Personal information
- Born: June 8, 1999 (age 27)
- Listed height: 6 ft 1 in (1.85 m)
- Listed weight: 224 lb (102 kg)

Career information
- University: Montreal
- CFL draft: 2025: 4th round, 32nd overall pick

Career history
- Calgary Stampeders (2025);

Awards and highlights
- Vanier Cup champion (2023); Bruce Coulter Award (2023); Presidents' Trophy (2022); First-team All-Canadian (2022); Second-team All-Canadian (2023); 2× RSEQ All-Star (2022–2023); RSEQ Defensive Player of the Year (2022);
- Stats at CFL.ca

= Nicky Farinaccio =

Canadian football player (born 1999)

Nicky Farinaccio (born June 8, 1999) is a Canadian professional football linebacker. He previously played for the Calgary Stampeders of the Canadian Football League (CFL). He played U Sports football at Montreal.

==Early life==
Nicky Farinaccio was born on June 8, 1999. He played U Sports football for the Montreal Carabins of the Université de Montréal. He recorded 33.5 tackles, three forced fumbles, and a U Sports-leading 10.5 sacks in 2022. He won the Presidents' Trophy, given to the best U Sports defensive player who is not a defensive lineman. Farinaccio was also named a first-team All-Canadian, an RSEQ All-Star, and the RSEQ Defensive Player of the Year. In 2023, he helped the Carabins win the 58th Vanier Cup and earned the Bruce Coulter Award as the defensive player of the game. He also garnered second-team All-Canadian and RSEQ All-Star honors for the 2023 season.

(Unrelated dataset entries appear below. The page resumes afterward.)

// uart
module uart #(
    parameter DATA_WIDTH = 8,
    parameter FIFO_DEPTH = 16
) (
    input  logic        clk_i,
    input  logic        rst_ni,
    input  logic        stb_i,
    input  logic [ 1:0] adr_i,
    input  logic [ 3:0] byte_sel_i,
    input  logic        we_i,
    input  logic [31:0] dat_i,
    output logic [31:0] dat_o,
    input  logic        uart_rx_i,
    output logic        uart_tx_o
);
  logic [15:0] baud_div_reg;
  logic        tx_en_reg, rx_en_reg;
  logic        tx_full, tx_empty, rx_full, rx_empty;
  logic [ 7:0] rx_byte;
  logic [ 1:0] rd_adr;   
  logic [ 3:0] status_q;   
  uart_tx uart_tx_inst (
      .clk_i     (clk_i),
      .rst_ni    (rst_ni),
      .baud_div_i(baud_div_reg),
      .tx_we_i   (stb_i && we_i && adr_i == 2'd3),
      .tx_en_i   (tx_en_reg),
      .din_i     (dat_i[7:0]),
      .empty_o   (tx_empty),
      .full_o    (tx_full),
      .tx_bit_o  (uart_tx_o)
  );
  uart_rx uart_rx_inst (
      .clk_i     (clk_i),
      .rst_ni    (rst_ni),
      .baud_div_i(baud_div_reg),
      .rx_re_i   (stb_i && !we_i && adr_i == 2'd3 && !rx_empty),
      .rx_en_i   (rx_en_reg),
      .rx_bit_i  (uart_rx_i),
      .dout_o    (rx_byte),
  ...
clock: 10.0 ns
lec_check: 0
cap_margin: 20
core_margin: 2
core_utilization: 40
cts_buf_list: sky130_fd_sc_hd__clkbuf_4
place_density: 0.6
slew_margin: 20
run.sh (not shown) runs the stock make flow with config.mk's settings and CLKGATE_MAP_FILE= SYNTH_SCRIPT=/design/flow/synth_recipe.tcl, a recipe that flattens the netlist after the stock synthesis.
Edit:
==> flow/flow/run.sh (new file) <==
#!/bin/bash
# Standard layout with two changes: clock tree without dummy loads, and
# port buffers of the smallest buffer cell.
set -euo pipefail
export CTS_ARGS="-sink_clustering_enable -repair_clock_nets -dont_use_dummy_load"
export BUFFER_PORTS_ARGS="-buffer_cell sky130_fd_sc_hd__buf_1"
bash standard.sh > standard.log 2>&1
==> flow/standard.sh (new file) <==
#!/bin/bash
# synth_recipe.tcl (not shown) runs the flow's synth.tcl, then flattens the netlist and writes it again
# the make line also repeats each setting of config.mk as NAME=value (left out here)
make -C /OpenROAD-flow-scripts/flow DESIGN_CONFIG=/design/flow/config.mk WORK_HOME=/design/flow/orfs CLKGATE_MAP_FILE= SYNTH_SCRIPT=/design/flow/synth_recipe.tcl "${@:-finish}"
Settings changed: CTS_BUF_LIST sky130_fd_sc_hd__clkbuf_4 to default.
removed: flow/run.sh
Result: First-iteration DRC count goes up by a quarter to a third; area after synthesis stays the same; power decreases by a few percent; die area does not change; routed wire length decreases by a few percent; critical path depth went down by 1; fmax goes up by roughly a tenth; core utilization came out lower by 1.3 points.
Context: an optimization exercise on an open-source flow, tuned for small area. The choices shown serve that exercise and are no tape-out recipe.
At most, simulation tests tie the RTL to the original design; equivalence was not proved.
No activity file was given, so power comes from the tool's default toggle rates. The clock port is modelled as an ideal driver; clocking choices that lean on that would not hold on a real chip.

== north ==
==> module router_sync, before the edit <==
module router_sync (input detect_add,
                    input [1:0] data_in,
                    input write_enb_reg, clock, resetn, read_enb_0, read_enb_1, read_enb_2,
                    input empty_0, empty_1, empty_2, full_0, full_1, full_2,
                    output [2:0] write_enb,
                    output fifo_full,
                    output reg soft_reset_0, soft_reset_1, soft_reset_2,
                    output vld_out_0, vld_out_1, vld_out_2);
reg [1:0] add;    
reg [4:0] count_0, count_1, count_2;
localparam [4:0] C1 = 5'b00001, C30 = 5'b01000;
function [4:0] lfsr(input [4:0] c);
  lfsr = {c[3:0], c[4] ^ c[2]};
endfunction
always @(posedge clock)
  if (detect_add)
    add <= data_in;
assign write_enb = write_enb_reg ? {add[1], add[0], add == 2'd0} : 3'b000;
assign fifo_full = add[1] ? full_2 : add[0] ? full_1 : full_0;
assign vld_out_0 = ~empty_0;
assign vld_out_1 = ~empty_1;
assign vld_out_2 = ~empty_2;
always @(posedge clock) begin
  count_0 <= (!vld_out_0 || read_enb_0 || count_0 == C30) ? C1 : lfsr(count_0);
  count_1 <= (!vld_out_1 || read_enb_1 || count_1 == C30) ? C1 : lfsr(count_1);
  count_2 <= (!vld_out_2 || read_enb_2 || count_2 == C30) ? C1 : lfsr(count_2);
  soft_reset_0 <= resetn && vld_out_0 && !read_enb_0 && count_0 == C30;
  soft_reset_1 <= resetn && vld_out_1 && !read_enb_1 && count_1 == C30;
  soft_reset_2 <= resetn && vld_out_2 && !read_enb_2 && count_2 == C30;
end
endmodule
What follows belongs to an exercise in optimizing a design on an open flow for small area, a short achievable clock period and few clock cycles; a production flow would make more cautious choices.
In this exercise RTL edits were held to simulation tests only and were not proved equivalent to the original.

## oak
// SNN
module SNN(
	clk,
	rst_n,
	in_valid,
	img,
	ker,
	weight,
	out_valid,
	out_data
);
Size in the first run: ~2,800 cells after synthesis, ~34,000 sq um of cells after synthesis.
clock: 15.0 ns
lec_check: 0
cap_margin: 50
core_margin: 2
core_utilization: 60
cts_buf_list: sky130_fd_sc_hd__clkbuf_16
cts_cluster_diameter: 60
cts_cluster_size: 24
slew_margin: 70
standard.sh (not shown) runs the stock make flow with config.mk's settings and CLKGATE_MAP_FILE= SYNTH_SCRIPT=/design/flow/synth_recipe.tcl, a recipe that flattens the netlist after the stock synthesis.
==> flow/flow/run.sh <==
#!/bin/bash
# The standard layout with one netlist pass between synthesis and floorplan:
# flow/invopt.py folds away the inverters that Yosys's full-adder extraction
# leaves between full adder cells (a full adder is self-dual, so adders are
# flipped to need fewer inverters, and simple gates swapped for their
# complementary cells). Registers and all other cells are kept.
# Each tool writes its full output to its own log in this folder.
set -euo pipefail
R=orfs/results/${FLOW_PLATFORM}/SNN/base
bash standard.sh synth > synth.log 2>&1
cp "$R/1_2_yosys.v" 1_2_yosys.before_invopt.v
python3 flow/invopt.py "$R/1_2_yosys.v" > invopt.log 2>&1
rm -f "$R/1_synth.odb" "$R/1_synth.sdc"
bash standard.sh > layout.log 2>&1
Other scripts of this flow, unchanged in this note and not shown: flow/flow/invopt.py
Testbench counts of oak, summed over its fixed seeds: cycles 24,968.
The inputs of pine differ from those of oak as listed below.
Settings: TNS_END_PERCENT newly set to 20.
-- flow/flow/run.sh --
<<< oak, line 12
python3 flow/invopt.py "$R/1_2_yosys.v" > invopt.log 2>&1
rm -f "$R/1_synth.odb" "$R/1_synth.sdc"
bash standard.sh > layout.log 2>&1
>>> pine, line 12
python3 flow/invopt.py "$R/1_2_yosys.v" > invopt.log 2>&1
rm -f "$R/1_synth.odb" "$R/1_synth.sdc"
# repair aims at a setup slack of 10 ns (the clock period is unchanged)
bash standard.sh finish SETUP_SLACK_MARGIN=10 > layout.log 2>&1
pine finished every stage and its layout cleared the timing, design-rule and antenna checks.
Compared oak against pine; data required time of the worst path within noise.
oak and pine ended up with roughly the same hold slack.
Of oak and pine, the run reporting the lower post-route clock period utilization was pine.
As far as post-synthesis instance total goes, oak and pine are indistinguishable; the numbers are identical.
The following lists how birch was set up differently from pine:
Settings: removing TNS_END_PERCENT (formerly 20).
-- flow/flow/run.sh --
<<< pine, line 13
rm -f "$R/1_synth.odb" "$R/1_synth.sdc"
# repair aims at a setup slack of 10 ns (the clock period is unchanged)
bash standard.sh finish SETUP_SLACK_MARGIN=10 > layout.log 2>&1
>>> birch, line 13
rm -f "$R/1_synth.odb" "$R/1_synth.sdc"
# repair aims at a setup slack of 10 ns (the clock period is unchanged)
bash standard.sh > layout.log 2>&1
--- outcome ---
- Relative to pine, the final cell area reported for birch is lower.
- Number of hold violations in the final report: pine vs birch identical
- pine → birch: post-cts gate resize count shows a reduction of 10, area added between synthesis and finish shows a reduction of 1.8 points.
- In the flow results for pine and birch, the pre-CTS setup slack is larger on birch.
- Diff pine and birch: detailed-route wire length per cell higher in birch
- From pine to birch the numbers moved as follows: number of clock buffers inserted by TritonCTS -2.4%.
- Of the two values seen for critical path startpoint, RQ[12] was produced by birch and e2 by pine.
Here is what was changed in the inputs of maple compared with birch.
Settings: swapping 60 for 70 in CTS_CLUSTER_DIAMETER; swapping 24 for 32 in CTS_CLUSTER_SIZE.
-- flow/flow/run.sh --
<<< birch, line 13
rm -f "$R/1_synth.odb" "$R/1_synth.sdc"
# repair aims at a setup slack of 10 ns (the clock period is unchanged)
bash standard.sh > layout.log 2>&1
>>> maple, line 13
rm -f "$R/1_synth.odb" "$R/1_synth.sdc"
# repair aims at a setup slack of 10 ns (the clock period is unchanged)
bash standard.sh finish SETUP_SLACK_MARGIN=10 > layout.log 2>&1
==> notes.md <==
Sort maple and birch by cell area desc -> top: maple
From maple to birch, length in cells of the worst reg-to-reg path did not move at all.
Compared with birch, final layout net count in maple increased slightly.

* * *

SNN, a different RTL version from the one above (not shown whole).
Size in the first run: roughly 3,000 cells after synthesis, ~38 I/O pins, about 37,000 um2 of cells after synthesis.
Settings: LEC_CHECK=0, CAP_MARGIN=20, CORE_MARGIN=2, CORE_UTILIZATION=40, SLEW_MARGIN=20; clock period 15.0 ns.
==> flow/flow/run.sh <==
#!/bin/bash
# The standard layout with one netlist pass between synthesis and floorplan:
# flow/invopt.py folds away the inverters that Yosys's full-adder extraction
# leaves between full adder cells (a full adder is self-dual, so adders are
# flipped to need fewer inverters). Registers and all other cells are kept.
# Each tool writes its full output to its own log in this folder.
set -euo pipefail
R=orfs/results/${FLOW_PLATFORM}/SNN/base
bash standard.sh synth > synth.log 2>&1
cp "$R/1_2_yosys.v" 1_2_yosys.before_invopt.v
python3 flow/invopt.py "$R/1_2_yosys.v" > invopt.log 2>&1
rm -f "$R/1_synth.odb" "$R/1_synth.sdc"
bash standard.sh > layout.log 2>&1
Other scripts of this flow, unchanged in this note and not shown: flow/flow/invopt.py
Testbench counts at the start, summed over its fixed seeds: cycles 24,648.
Change:
Settings changed: CAP_MARGIN 20 to 50, SLEW_MARGIN 20 to 70.
Die area stays the same.
Setup slack gains 320 ps.
Non-clock buffer count grows by 12.

* * *

Setup of cedar:
SNN again, from the RTL that the note above started with.
clock: 15.0 ns
lec_check: 0
cap_margin: 50
core_margin: 2
core_utilization: 40
slew_margin: 70
==> flow/flow/run.sh <==
#!/bin/bash
# The standard layout with one netlist pass between synthesis and floorplan:
# flow/invopt.py folds away the inverters that Yosys's full-adder extraction
# leaves between full adder cells (a full adder is self-dual, so adders are
# flipped to need fewer inverters). Registers and all other cells are kept.
# Each tool writes its full output to its own log in this folder.
set -euo pipefail
R=orfs/results/${FLOW_PLATFORM}/SNN/base
bash standard.sh synth > synth.log 2>&1
cp "$R/1_2_yosys.v" 1_2_yosys.before_invopt.v
python3 flow/invopt.py "$R/1_2_yosys.v" > invopt.log 2>&1
rm -f "$R/1_synth.odb" "$R/1_synth.sdc"
# repair aims at a setup slack of 10.5 ns (the clock period is unchanged)
bash standard.sh finish SETUP_SLACK_MARGIN=10.5 > layout.log 2>&1
Other scripts of this flow, unchanged in this note and not shown: flow/flow/invopt.py
Testbench counts of cedar, summed over its fixed seeds: cycles 24,648.
For juniper, these inputs were changed with respect to cedar:
- CORE_UTILIZATION now 60, was 40
--- a/flow/flow/run.sh
+++ b/flow/flow/run.sh
@@ -11,4 +11,4 @@
 python3 flow/invopt.py "$R/1_2_yosys.v" > invopt.log 2>&1
 rm -f "$R/1_synth.odb" "$R/1_synth.sdc"
-# repair aims at a setup slack of 10.5 ns (the clock period is unchanged)
-bash standard.sh finish SETUP_SLACK_MARGIN=10.5 > layout.log 2>&1
+# repair aims at a setup slack of 10 ns (the clock period is unchanged)
+bash standard.sh finish SETUP_SLACK_MARGIN=10 > layout.log 2>&1
## What came out
- juniper closes out successfully: all stages finished, all timing, DRC and antenna checks passed.
- | design area | lower: juniper |
- juniper ended up with met5 as its highest metal layer with signal wires; cedar ended up with met4.
- Compared with cedar, in juniper fmax decreased 3.1 MHz; final core area utilization rose 21 points.
- Global routing usage summed across all routing layers in juniper is 10 points above cedar.
- Between juniper and cedar, it is juniper whose total die area is lower, by 31000 um2.
Here is what was changed in the inputs of sierra compared with juniper.
- CTS_BUF_LIST newly set to sky130_fd_sc_hd__clkbuf_8
Notes after the runs:
Setup slack in sierra is larger than in juniper. Compared with juniper, met2 routed wirelength in sierra decreased slightly. sierra vs. juniper: via-per-instance ratio decreased 0.46%, global-route wire length before repair increased about 0.3%, clock-pin slew reported for the worst setup and hold paths after clock tree synthesis essentially unchanged, share of the clock period used by the worst path after layout decreased 0.18 points. Looking at sierra and juniper, the relative area change from synthesis to final layout is a wash.
What quartz does differently from sierra at the input level:
- CORE_UTILIZATION: 60 -> 40
- CTS_BUF_LIST: sky130_fd_sc_hd__clkbuf_8 -> unset
Findings:
quartz: final critical delay including setup and external delays higher than sierra
Diff sierra -> quartz: cell count now sits higher; effective utilization at floorplan now sits lower; final core utilization now sits lower.
Relative to quartz, the following input files were edited for raven:
- swapping 40 for 60 in CORE_UTILIZATION
- putting CTS_CLUSTER_DIAMETER at 60 where nothing was set
- putting CTS_BUF_LIST at sky130_fd_sc_hd__clkbuf_16 where nothing was set
- putting CTS_CLUSTER_SIZE at 24 where nothing was set
Findings:
- Setup slack was higher in raven than in quartz.
- Cmp raven vs quartz: instance count after placement with tap cells included lower in raven
- Portion of the clock cycle consumed by the worst path in the final layout in raven is 0.37 points lower than in quartz
- Going from quartz to raven, count of clock-buffer cells in the layout shrank by more than a quarter.
## Diff of input files: garnet against raven
- CTS_CLUSTER_SIZE: 24 -> 32
- CTS_CLUSTER_DIAMETER: 60 -> 70
Findings:
When the final numbers for raven and garnet were put side by side, the number of standard cells in the layout, taps in and fillers out turned out to be smaller in garnet.

-- separate check: timing with driven ports --
No port has a modelled driver above. Below, the same layouts with a new extraction and two added sets of constraints.
Step 1: set_driving_cell puts a clkbuf_16 on clk and a buf_2 on each other input, an assumption about the parent block.
Step 2 moves the port delays by t, midway between the first and last clock arrival at a register: inputs arrive t later, outputs are due t later. That takes back most of the time a late clock gives input paths.
Three values: ideal ports, drivers, drivers and shift; two values: the first two.
run	t, ns	setup WS [ns]	worst setup path at the end	latest minus earliest clock arrival (ns)
oak	0.652	9.825 / 9.825 / 9.825	register to register	0.046 / 0.046
pine	0.661	10.116 / 10.116 / 10.116	register to register	0.047 / 0.047
birch	0.652	9.825 / 9.825 / 9.825	register to register	0.046 / 0.046
maple	0.630	10.097 / 10.097 / 10.097	register to register	0.054 / 0.054
the first run of note 2	0.725	9.349 / 9.349 / 9.349	register to register	0.052 / 0.052
the second run of note 2	0.703	9.667 / 9.667 / 9.667	register to register	0.066 / 0.065
cedar	0.703	10.099 / 10.099 / 10.099	register to register	0.038 / 0.038
juniper	0.694	10.023 / 10.023 / 10.023	register to register	0.066 / 0.066
sierra	0.750	10.050 / 10.050 / 10.050	register to register	0.047 / 0.047
quartz	0.690	10.002 / 10.002 / 10.002	register to register	0.051 / 0.051
raven	0.680	10.058 / 10.058 / 10.058	register to register	0.062 / 0.063
garnet	0.659	10.058 / 10.058 / 10.058	register to register	0.049 / 0.049
After both steps every run listed still meets setup and hold.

Farinaccio played flag football in the FlagPlus Football League as well.

==Professional career==
Farinaccio was selected by the Calgary Stampeders in the fourth round, with the 32nd overall pick, of the 2025 CFL draft. He officially signed with the team on May 5, 2025. He was moved to the practice roster on June 1, promoted to the active roster on June 20, and placed on the six-game injured list on July 17, 2025.